• Provided data:
• • • • • • •
`src/rtl/kbdPkg.sv`:
```
package kbdPkg;

	localparam int SCAN_W = 8;

	localparam logic [SCAN_W-1:0] BREAK_CODE = 8'hF0; // Release prefix
	localparam logic [SCAN_W-1:0] EXT_CODE   = 8'hE0; // Extended key prefix
	localparam logic [SCAN_W-1:0] BKSP_CODE  = 8'h66;
	localparam logic [SCAN_W-1:0] ESC_CODE   = 8'h76;

	typedef struct packed {
		logic       valid; // Code is a hex key
		logic [3:0] nibble;
	} nibbleResult_t;

	// Set-2 make codes of the main-row digits and the letters A to F
	function automatic nibbleResult_t scanToNibble(input logic [SCAN_W-1:0] code);
		nibbleResult_t res;
		res.valid  = 1'b1;
		res.nibble = 4'h0;
		case (code)
			8'h45: res.nibble = 4'h0;
			8'h16: res.nibble = 4'h1;
			8'h1E: res.nibble = 4'h2;
			8'h26: res.nibble = 4'h3;
			8'h25: res.nibble = 4'h4;
			8'h2E: res.nibble = 4'h5;
			8'h36: res.nibble = 4'h6;
			8'h3D: res.nibble = 4'h7;
			8'h3E: res.nibble = 4'h8;
			8'h46: res.nibble = 4'h9;
			8'h1C: res.nibble = 4'hA;
			8'h32: res.nibble = 4'hB;
			8'h21: res.nibble = 4'hC;
			8'h23: res.nibble = 4'hD;
			8'h24: res.nibble = 4'hE;
			8'h2B: res.nibble = 4'hF;
			default: res.valid = 1'b0; // Not a hex key
		endcase
		return res;
	endfunction

endpackage

```
`src/rtl/dispPkg.sv`:
```
package dispPkg;

	localparam int VALUE_W = 16; // Value shown on the display
	localparam int DIGITS = 4;
	localparam int SEG_W = 7; // Segments gfedcba

	// One hex digit per display position
	localparam int NIBBLE_W = VALUE_W / DIGITS;

endpackage

```
`src/rtl/hexTo7Seg.sv`:
```
`timescale 1ns/1ps

module hexTo7Seg (
	input  logic [dispPkg::NIBBLE_W-1:0] x,
	output logic [dispPkg::SEG_W-1:0]    z
);

	// Active-low patterns, bit 6 is segment g
	always_comb
	begin
		case (x)
			4'h0: z = 7'h40;
			4'h1: z = 7'h79;
			4'h2: z = 7'h24;
			4'h3: z = 7'h30;
			4'h4: z = 7'h19;
			4'h5: z = 7'h12;
			4'h6: z = 7'h02;
			4'h7: z = 7'h78;
			4'h8: z = 7'h00; // All segments lit
			4'h9: z = 7'h18;
			4'hA: z = 7'h08;
			4'hB: z = 7'h03; // Lower-case b
			4'hC: z = 7'h27; // Lower-case c
			4'hD: z = 7'h21; // Lower-case d
			4'hE: z = 7'h06;
			4'hF: z = 7'h0E;
			default: z = 7'h7F; // Blank
		endcase
	end

endmodule

```
`src/rtl/ps2Receiver.sv`:
```
`timescale 1ns/1ps

module ps2Receiver #(
	parameter int FRAME_TIMEOUT = 2000
) (
	input  logic                      clk,
	input  logic                      rst,
	input  logic                      keyClk,
	input  logic                      keyData,
	output logic                      codeValid,
	output logic [kbdPkg::SCAN_W-1:0] scanCode
);
	import kbdPkg::*;

	localparam int TO_W = $clog2(FRAME_TIMEOUT + 1);

	logic [1:0]        keyClkSync; // Two-flop synchronizer
	logic [1:0]        keyDataSync;
	logic              keyClkPrev;
	logic              keyFall;
	logic              bitIn;
	logic [3:0]        bitCnt; // 0 idle, 1..8 data, 9 parity, 10 stop
	logic [SCAN_W-1:0] shiftReg;
	logic              parityBit;
	logic [TO_W-1:0]   idleCnt;

	always_ff @(posedge clk)
	begin
		if (!rst)
		begin
			keyClkSync  <= 2'b11; // Bus idles high
			keyDataSync <= 2'b11;
			keyClkPrev  <= 1'b1;
		end
		else
		begin
			keyClkSync  <= {keyClkSync[0], keyClk};
			keyDataSync <= {keyDataSync[0], keyData};
			keyClkPrev  <= keyClkSync[1];
		end
	end

	assign keyFall = keyClkPrev & ~keyClkSync[1];
	assign bitIn = keyDataSync[1];

	always_ff @(posedge clk)
	begin
		if (!rst)
		begin
			bitCnt    <= 4'd0;
			idleCnt   <= '0;
			codeValid <= 1'b0;
		end
		else
		begin
			codeValid <= 1'b0;
			if (keyFall)
			begin
				idleCnt <= '0;
				if (bitCnt == 4'd0)
				begin
					if (!bitIn)
						bitCnt <= 4'd1; // Start bit seen
				end
				else if (bitCnt == 4'd10)
				begin
					// Stop bit plus odd parity over data and parity bit
					if (bitIn && (^{shiftReg, parityBit}))
						codeValid <= 1'b1;
					bitCnt <= 4'd0;
				end
				else
					bitCnt <= bitCnt + 4'd1;
			end
			else if (bitCnt != 4'd0)
			begin
				if (idleCnt == TO_W'(FRAME_TIMEOUT - 1))
				begin
					bitCnt  <= 4'd0; // Abort partial frame
					idleCnt <= '0;
				end
				else
					idleCnt <= idleCnt + 1'b1;
			end
		end
	end

	always_ff @(posedge clk)
	begin
		if (keyFall)
		begin
			if (bitCnt >= 4'd1 && bitCnt <= 4'd8)
				shiftReg <= {bitIn, shiftReg[SCAN_W-1:1]}; // LSB first
			if (bitCnt == 4'd9)
				parityBit <= bitIn;
		end
	end

	always_ff @(posedge clk)
	begin
		if (keyFall && bitCnt == 4'd10)
			scanCode <= shiftReg;
	end

endmodule

```
`src/rtl/scanFifo.sv`:
```
`timescale 1ns/1ps

module scanFifo #(
	parameter int FIFO_DEPTH = 8
) (
	input  logic                      clk,
	input  logic                      rst,
	input  logic                      push,
	input  logic [kbdPkg::SCAN_W-1:0] pushData,
	input  logic                      pop,
	output logic [kbdPkg::SCAN_W-1:0] popData,
	output logic                      empty,
	output logic                      full,
	output logic                      overflow
);
	import kbdPkg::*;

	localparam int PTR_W = $clog2(FIFO_DEPTH);

	logic [SCAN_W-1:0] mem [FIFO_DEPTH];
	logic [PTR_W-1:0]  wrPtr;
	logic [PTR_W-1:0]  rdPtr;
	logic [PTR_W:0]    count;
	logic              doPush;
	logic              doPop;

	assign empty = (count == '0);
	assign full = (count == (PTR_W + 1)'(FIFO_DEPTH));
	assign doPush = push & ~full; // Code dropped when full
	assign doPop = pop & ~empty;
	assign popData = mem[rdPtr]; // Head entry falls through

	always_ff @(posedge clk)
	begin
		if (doPush)
			mem[wrPtr] <= pushData;
	end

	always_ff @(posedge clk)
	begin
		if (!rst)
		begin
			wrPtr    <= '0;
			rdPtr    <= '0;
			count    <= '0;
			overflow <= 1'b0;
		end
		else
		begin
			if (doPush)
				wrPtr <= wrPtr + 1'b1; // Wraps at power-of-two depth
			if (doPop)
				rdPtr <= rdPtr + 1'b1;
			case ({doPush, doPop})
				2'b10: count <= count + 1'b1;
				2'b01: count <= count - 1'b1;
				default: count <= count;
			endcase
			if (push && full)
				overflow <= 1'b1; // Sticky until reset
		end
	end

endmodule

```
`src/rtl/hexEntry.sv`:
```
`timescale 1ns/1ps

module hexEntry (
	input  logic                        clk,
	input  logic                        rst,
	input  logic                        empty,
	input  logic [kbdPkg::SCAN_W-1:0]   popData,
	output logic                        pop,
	output logic [dispPkg::VALUE_W-1:0] value
);
	import kbdPkg::*;
	import dispPkg::*;

	logic          breakPending; // Next code is a release
	logic          extPending; // Next code follows E0
	nibbleResult_t key;

	assign pop = ~empty; // Drain one code per cycle
	assign key = scanToNibble(popData);

	always_ff @(posedge clk)
	begin
		if (!rst)
		begin
			breakPending <= 1'b0;
			extPending   <= 1'b0;
			value        <= '0;
		end
		else if (pop)
		begin
			if (breakPending)
				breakPending <= 1'b0; // Released key has no effect
			else if (popData == BREAK_CODE)
			begin
				breakPending <= 1'b1;
				extPending   <= 1'b0; // E0 F0 xx release sequence
			end
			else if (extPending)
				extPending <= 1'b0;
			else if (popData == EXT_CODE)
				extPending <= 1'b1;
			else if (key.valid)
				value <= {value[VALUE_W-NIBBLE_W-1:0], key.nibble};
			else if (popData == BKSP_CODE)
				value <= {{NIBBLE_W{1'b0}}, value[VALUE_W-1:NIBBLE_W]};
			else if (popData == ESC_CODE)
				value <= '0;
		end
	end

endmodule

```
`src/rtl/keyDisplayTop.sv`:
```
`timescale 1ns/1ps

module keyDisplayTop #(
	parameter int FIFO_DEPTH = 8,
	parameter int FRAME_TIMEOUT = 2000
) (
	input  logic                      clk,
	input  logic                      rst,
	input  logic                      keyClk,
	input  logic                      keyData,
	output logic [dispPkg::SEG_W-1:0] digit3,
	output logic [dispPkg::SEG_W-1:0] digit2,
	output logic [dispPkg::SEG_W-1:0] digit1,
	output logic [dispPkg::SEG_W-1:0] digit0,
	output logic                      overflow
);
	import kbdPkg::*;
	import dispPkg::*;

	logic               codeValid;
	logic [SCAN_W-1:0]  scanCode;
	logic [SCAN_W-1:0]  popData;
	logic               empty;
	logic               pop;
	logic [VALUE_W-1:0] value;
	logic [SEG_W-1:0]   segs [DIGITS];

	ps2Receiver #(
		.FRAME_TIMEOUT(FRAME_TIMEOUT)
	) i_ps2Receiver (
		.clk(clk),
		.rst(rst),
		.keyClk(keyClk),
		.keyData(keyData),
		.codeValid(codeValid),
		.scanCode(scanCode)
	);

	scanFifo #(
		.FIFO_DEPTH(FIFO_DEPTH)
	) i_scanFifo (
		.clk(clk),
		.rst(rst),
		.push(codeValid),
		.pushData(scanCode),
		.pop(pop),
		.popData(popData),
		.empty(empty),
		.full(), // Only used inside the FIFO
		.overflow(overflow)
	);

	hexEntry i_hexEntry (
		.clk(clk),
		.rst(rst),
		.empty(empty),
		.popData(popData),
		.pop(pop),
		.value(value)
	);

	// One decoder per digit, digit 0 is the low nibble
	for (genvar i = 0; i < DIGITS; i++)
	begin : g_digit
		hexTo7Seg i_hexTo7Seg (
			.x(value[i*NIBBLE_W +: NIBBLE_W]),
			.z(segs[i])
		);
	end

	assign digit3 = segs[3]; // Top nibble
	assign digit2 = segs[2];
	assign digit1 = segs[1];
	assign digit0 = segs[0];

endmodule

```
`config.mk`:
```
export PLATFORM = sky130hd
export DESIGN_NAME = keyDisplayTop
export DESIGN_NICKNAME = d
export VERILOG_FILES = /design/src/rtl/kbdPkg.sv /design/src/rtl/dispPkg.sv /design/src/rtl/hexTo7Seg.sv /design/src/rtl/ps2Receiver.sv /design/src/rtl/scanFifo.sv /design/src/rtl/hexEntry.sv /design/src/rtl/keyDisplayTop.sv
export SDC_FILE = /design/constraint.sdc
export NUM_CORES = 1
export LEC_CHECK = 0
export ABC_AREA = 1
export BUFFER_PORTS_ARGS = -buffer_cell sky130_fd_sc_hd__buf_2
export CAP_MARGIN = 10
export CORE_MARGIN = 2
export CORE_UTILIZATION = 55
export CTS_CLUSTER_SIZE = 25
export DETAILED_ROUTE_END_ITERATION = 16
export PLACE_DENSITY = 0.72
export SYNTH_ARGS = -nofsm -noshare
export SYNTH_HDL_FRONTEND = slang
export SYNTH_HIERARCHICAL = 1
export SYNTH_SLANG_ARGS = --single-unit
```
`constraint.sdc`:
```
create_clock -name clk -period 2.9 [get_ports clk]
set_input_delay 0.29 -clock clk [delete_from_list [all_inputs] [get_ports clk]]
set_output_delay 0.29 -clock clk [all_outputs]
set_load 0.01 [all_outputs]
```
---- Yosys cells after proc, flatten, opt, wreduce, memory -nomap -nowiden ----
Memory sizes are Yosys's and may differ from the RTL's. A register that Yosys moved wholly into a read port is not among the register bits.
Cells that the tools add are included.
cells by class
  $add $sub $neg .......................... 6
  magnitude comparators ................... 2
  eq/ne operators ......................... 27
  mux-type cells .......................... 31
  bitwise logic cells ..................... 12
  reductions and logical operators ........ 20
operators by type and width
  cell                     count
  $eq A8 B6 Y1 const B     11
  $pmux W4 S15             1
  $mux W4                  14
  $mux W16                 3
  $eq A8 B7 Y1 const B     4
  $eq A8 B5 Y1 const B     3
  $eq A8 B8 Y1 const B     2
  $reduce_or A16 Y1        1
  $eq A4 B4 Y1 const B     3
  $add A11 B1 Y11 const B  1
  $eq A11 B11 Y1 const B   1
  $mux W11                 1
  $not A1 Y1               10
  $mux W1                  9
  $reduce_xor A9 Y1        1
  $add A4 B1 Y4 const B    2
  $logic_not A4 Y1         2
  $pmux W4 S2              1
  $add A3 B1 Y3 const B    2
  $mux W3                  2
  $reduce_and A2 Y1        3
  $reduce_and A6 Y1        1
  $reduce_bool A2 Y1       3
  $ge A4 B1 Y1 const B     1
  12 further kinds         16
word-level totals
  register bits ........................... 67
  bits in writable memories ............... 64
  ROM bits ................................ 448
  bits of input ports ..................... 4
  output and inout bits ................... 29
  word-level logic and storage cells ...... 119
  memories ................................ 5
memory list
  name             depth  width  rd ports  clocked after memory_dff  write ports  RTL line         text
  (no name shown)  16     7      1         1                         0            hexTo7Seg.sv:11  case (x)
  (no name shown)  16     7      1         1                         0            hexTo7Seg.sv:11
  (no name shown)  16     7      1         1                         0            hexTo7Seg.sv:11
  (no name shown)  16     7      1         1                         0            hexTo7Seg.sv:11
  i_scanFifo.mem   8      8      1         1                         1            scanFifo.sv:20   logic [SCAN_W-1:0] mem [FIFO_DEPTH];

---- Longest topological paths before layout ----
  word-level depth ........................ 7
  mapped depth ............................ 20
  gate-level depth less buffers ........... 18

---- Cells and area by module ----
The synthesis kept the hierarchy.
modules (own cells, without submodules)
  module                                   instances  cells each  area an instance (µm²)  sequential area each (µm²)
  scanFifo                                 1          279         3215.6                  2202.1
  ps2Receiver                              1          204         1717.9                  930.9
  hexEntry                                 1          221         1321.3                  360.3
  hexTo7Seg at g_digit[0].i_hexTo7Seg ...  3          50          289.0                   0.0
  hexTo7Seg at g_digit[2].i_hexTo7Seg      1          47          272.8                   0.0

---- Worst setup path before layout ----
No wires, ideal clock.
  path type ............................... register -> register
  start ................................... reg (tool-made name)
  end ..................................... reg i_hexEntry/value[10] (netlist name)
  setup time .............................. 0.114 ns
  arrival time ............................ 2.089 ns
  data required time ...................... 2.786 ns
  setup slack ............................. 0.697 ns
  stages on the path, launching flop included .. 19
  buffers on the path ..................... 2
  period minus slack after synthesis ...... 2.203 ns
  path through ............................ dfxtp_1 > buf_6 > mux2i_1 > o22ai_1 > nand2_1 > nand2_1 > nand2_1 > inv_2 > nand2_4 > nor2_4 > nor2_2 > nand2_2 > nor2_4 > nand3_4 > nand2_4 > buf_6 > nand2_1 > nand2_1 > nor2_2
RTL lines
  element               RTL line        text
  end signal, assigned  hexEntry.sv:43  value <= {value[VALUE_W-NIBBLE_W-1:0], key.nibble};
  end signal, assigned  hexEntry.sv:45  value <= {{NIBBLE_W{1'b0}}, value[VALUE_W-1:NIBBLE_W]};
  end, declared         hexEntry.sv:9   output logic [dispPkg::VALUE_W-1:0] value

==> results.json <==
{
  "intPower_mw": 3.20,
  "clock_sinks": 134,
  "p_clk_frac": 0.501,
  "place_congestion": 0.921,
  "maxCapViolCount": 0,
  "switchingPower_uw": 872,
  "cts_tree": "done",
  "crit_slowest_cell": "dfxtp_1",
  "synth.area.top_cells": "edfxtp_1 33%, dfxtp_1 14%, nand2_1 13%, nor2_1 6.0%, inv_1 4.5%",
  "antenna_cells": 0,
  "syn_area_per_cell_um2": 8.21,
  "wl_per_cell_um": 12.6,
  "drive_above_1_share": 0.165,
  "min_path_type": "in -> reg",
  "yosysTopAreaCellShare": 0.329,
  "finalPower_mw": 4.08,
  "clk_root_buffer_cell": "clkbuf_16",
  "synth_cell_type_count": 39,
  "fin_crit_ns": 2.54,
  "syn_inst": 901,
  "dieArea_um2": 14400,
  "finalHoldViolations": 0,
  "start_util": 0.561,
  "fmax_ghz": 0.394,
  "hold_path.startpoint": "keyData",
  "clkTransAtPathRegs_ns": 0.06,
  "crit_path_end_kind": "register",
  "overflow": 0,
  "drc": 0,
  "tightest_slew_ns": 0.973,
  "fillerInstances": 1121,
  "timing.hold.ws_ns": 0.0568,
  "final_core_util": 0.623,
  "ys_async_sr_fraction": 0,
  "leakage_nw": 3.65,
  "synth_top_area_cell": "edfxtp_1",
  "h-tree-depth": 4,
  "postPlaceCellArea_um2": 7650,
  "rows": 42,
  "port_buffers": 32,
  "yosysSeqAreaShare": 0.472,
  "relSlewSlack": 0.349,
  "power.density_nw_per_um2": 496,
  "grt_pass1_vias": 5317,
  "grt_max_degree": 33,
  "max_stage_delay_ns": 0.36,
  "maxSlewViolCount": 0,
  "cp.buffers_inverters": 3,
  "fin_nets": 969,
  "grt_pass1_wl_mm": 24.2,
  "fp.dieW_um": 120,
  "worstPathCellList": "buf_4 -> mux2i_1 -> o22ai_1 -> nand2_1 -> nand2_1 -> inv_2 -> nor2_4 -> nand2_4 -> clkinv_4 -> o21ai_1 -> nand2_1 -> nor2_4 -> nand3_4 -> nand2_4 -> nand2_1 -> nand2_1 -> nor2_1",
  "crit_fanout": 19,
  "postRouteAntennaNets": 0,
  "cts_made_buffers": 17,
  "synth_seq_cells": 134,
  "yosysMostFrequentCell": "nand2_1",
  "critical_path.top_delay_family": "simple AND/OR/NAND/NOR gates",
  "clock_latency_ns": 0.41,
  "finalSetupTns_ns": 0,
  "wl_mm": 14.2,
  "fp.coreArea_um2": 13200,
  "p_comb_frac": 0.007,
  "via_count": 5751,
  "crit_path_start_kind": "register",
  "clk_path_buf_depth": 2,
  "power_frac_seq": 0.491,
  "num_io_pins": 33,
  "syn2layout_area_growth_pct": 11.2,
  "grtUsageTotal": 0.210,
  "cp.arrival_ns": 2.85,
  "synth_common_cells": "253 x nand2_1, 118 x nor2_1, 88 x inv_1",
  "hold_buffers": 0,
  "timing.critical_path.mode_cell": "nand2_1",
  "syn_nets": 931,
  "die_h_um": 120,
  "post-route-period-util": 0.874,
  "drtIter0Drc": 276,
  "vias_per_cell": 5.10,
  "crit_required_ns": 3.21,
  "yosysWarnings": 6,
  "firstDrtPassIters": 4,
  "synth_edf_count": 81,
  "fin_area_um2": 8220,
  "antenna_found_initial": 0,
  "vdd_drop_max_uv": 414,
  "power.switching_fraction": 0.214,
  "status": "completed",
  "critPathKind": "reg -> reg",
  "setup_viol": 0,
  "grt_setup_unrepaired": "no",
  "dp_hpwl_mm": 10.0,
  "synthFlopType": "edfxtp_1",
  "fin_skew_ns": 0.00870,
  "synth_area_um2": 7390
}
==> final timing paths <==
path	end	slack, ns	cells after the start
setup / recovery	i_hexEntry/value[6]	0.36	17
hold / removal	i_ps2Receiver/keyDataSync[0]	0.06	2
setup reg to reg	i_hexEntry/value[6]	0.36	17
hold reg to reg	i_ps2Receiver/keyDataSync[1]	0.43	1
==> placed cells by master (no fill, tap or decap), drive strengths merged, types with 6 or more instances in the layout <==
cell,instances
ha,26
nand2,282
clkinv,7
or2,6
clkbuf,17
mux2i,8
buf,40
nand4,8
inv,114
o21ai,50
a21oi,29
nor3,7
dfxtp,53
o22ai,12
nor2,133
edfxtp,81
nand3,65
==> registers in the layout, summed over array words and instances (netlist names), 3 cells and up, named ones only <==
signal                  count
i_scanFifo/count            4
i_scanFifo/rdPtr            3
i_ps2Receiver/scanCode      8
i_scanFifo/mem             64
i_ps2Receiver/shiftReg      8
i_scanFifo/wrPtr            3
i_hexEntry/value           16
i_ps2Receiver/idleCnt      11
i_ps2Receiver/bitCnt        4
==> logic make-up after synthesis <==
| logic type | Yosys count | share of synthesized area |
|---|---|---|
| and+or+nand+nor | 505 | 0.315 |
| adders and majority gates | 26 | 0.0440 |
| AOI/OAI and AO/OA | 94 | 0.0682 |
| DFF | 134 | 0.472 |
| muxes | 8 | 0.0108 |
| xor gates and xnor gates | 3 | 0.00355 |
| buffers and inverters | 131 | 0.0863 |
==> area by class of cell <==
| cell class | instances | area [um^2] | share of cell area |
|---|---|---|---|
| clock buffer | 17 | 425 | 0.0518 |
| clock inverter | 15 | 144 | 0.0175 |
| inverter | 110 | 450 | 0.0548 |
| multi-input combinational | 636 | 3270 | 0.397 |
| sequential | 134 | 3490 | 0.425 |
| tap | 176 | 220 | 0.0268 |
| timing repair buffer | 40 | 220 | 0.0268 |
==> stage by stage <==
stage / worst slack (ns) / cells
4_1_cts: 0.305 / 1128
2_1_floorplan: 0.697 / 901
6_report: 0.364 / 1128
3_5_place_dp: 0.350 / 1096
5_1_grt: 0.0398 / 1128
3_3_place_gp: 0.388 / 1096
==> metal layers <==
layer  global-route usage  wire (um)  vias to the layer above
met3               0.0537        637                       20
met2                0.344       6850                      142
li1                     -          -                     2988
met1                0.268       6480                     2601
met5                    0          0                        -
met4               0.0772        242                        0
==> what timing repair did <==
item,CTS,global route
endpoints found under the hold margin,0,0
setup endpoints to repair,0,7
gates resized for setup,0,1
setup buffers,0,0
==> power groups by stage <==
| stage | sequential (mW) | combinational, mW | clock [mW] |
|---|---|---|---|
| after floorplan | 2.04 | 0.0210 | 0 |
| after global placement | 2.04 | 0.0302 | 0 |
| after detailed placement | 2.04 | 0.0306 | 0 |
| after CTS | 2.00 | 0.0306 | 2.08 |
| after global routing | 2.00 | 0.0345 | 2.16 |
| final | 2.00 | 0.0301 | 2.04 |
(Power assumes the default switching activity.)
• • • • • • •
• Directions: Where a line in the listing above contains "memories", copy that line.

• Answer for the task:
  bits in writable memories ............... 64
  memories ................................ 5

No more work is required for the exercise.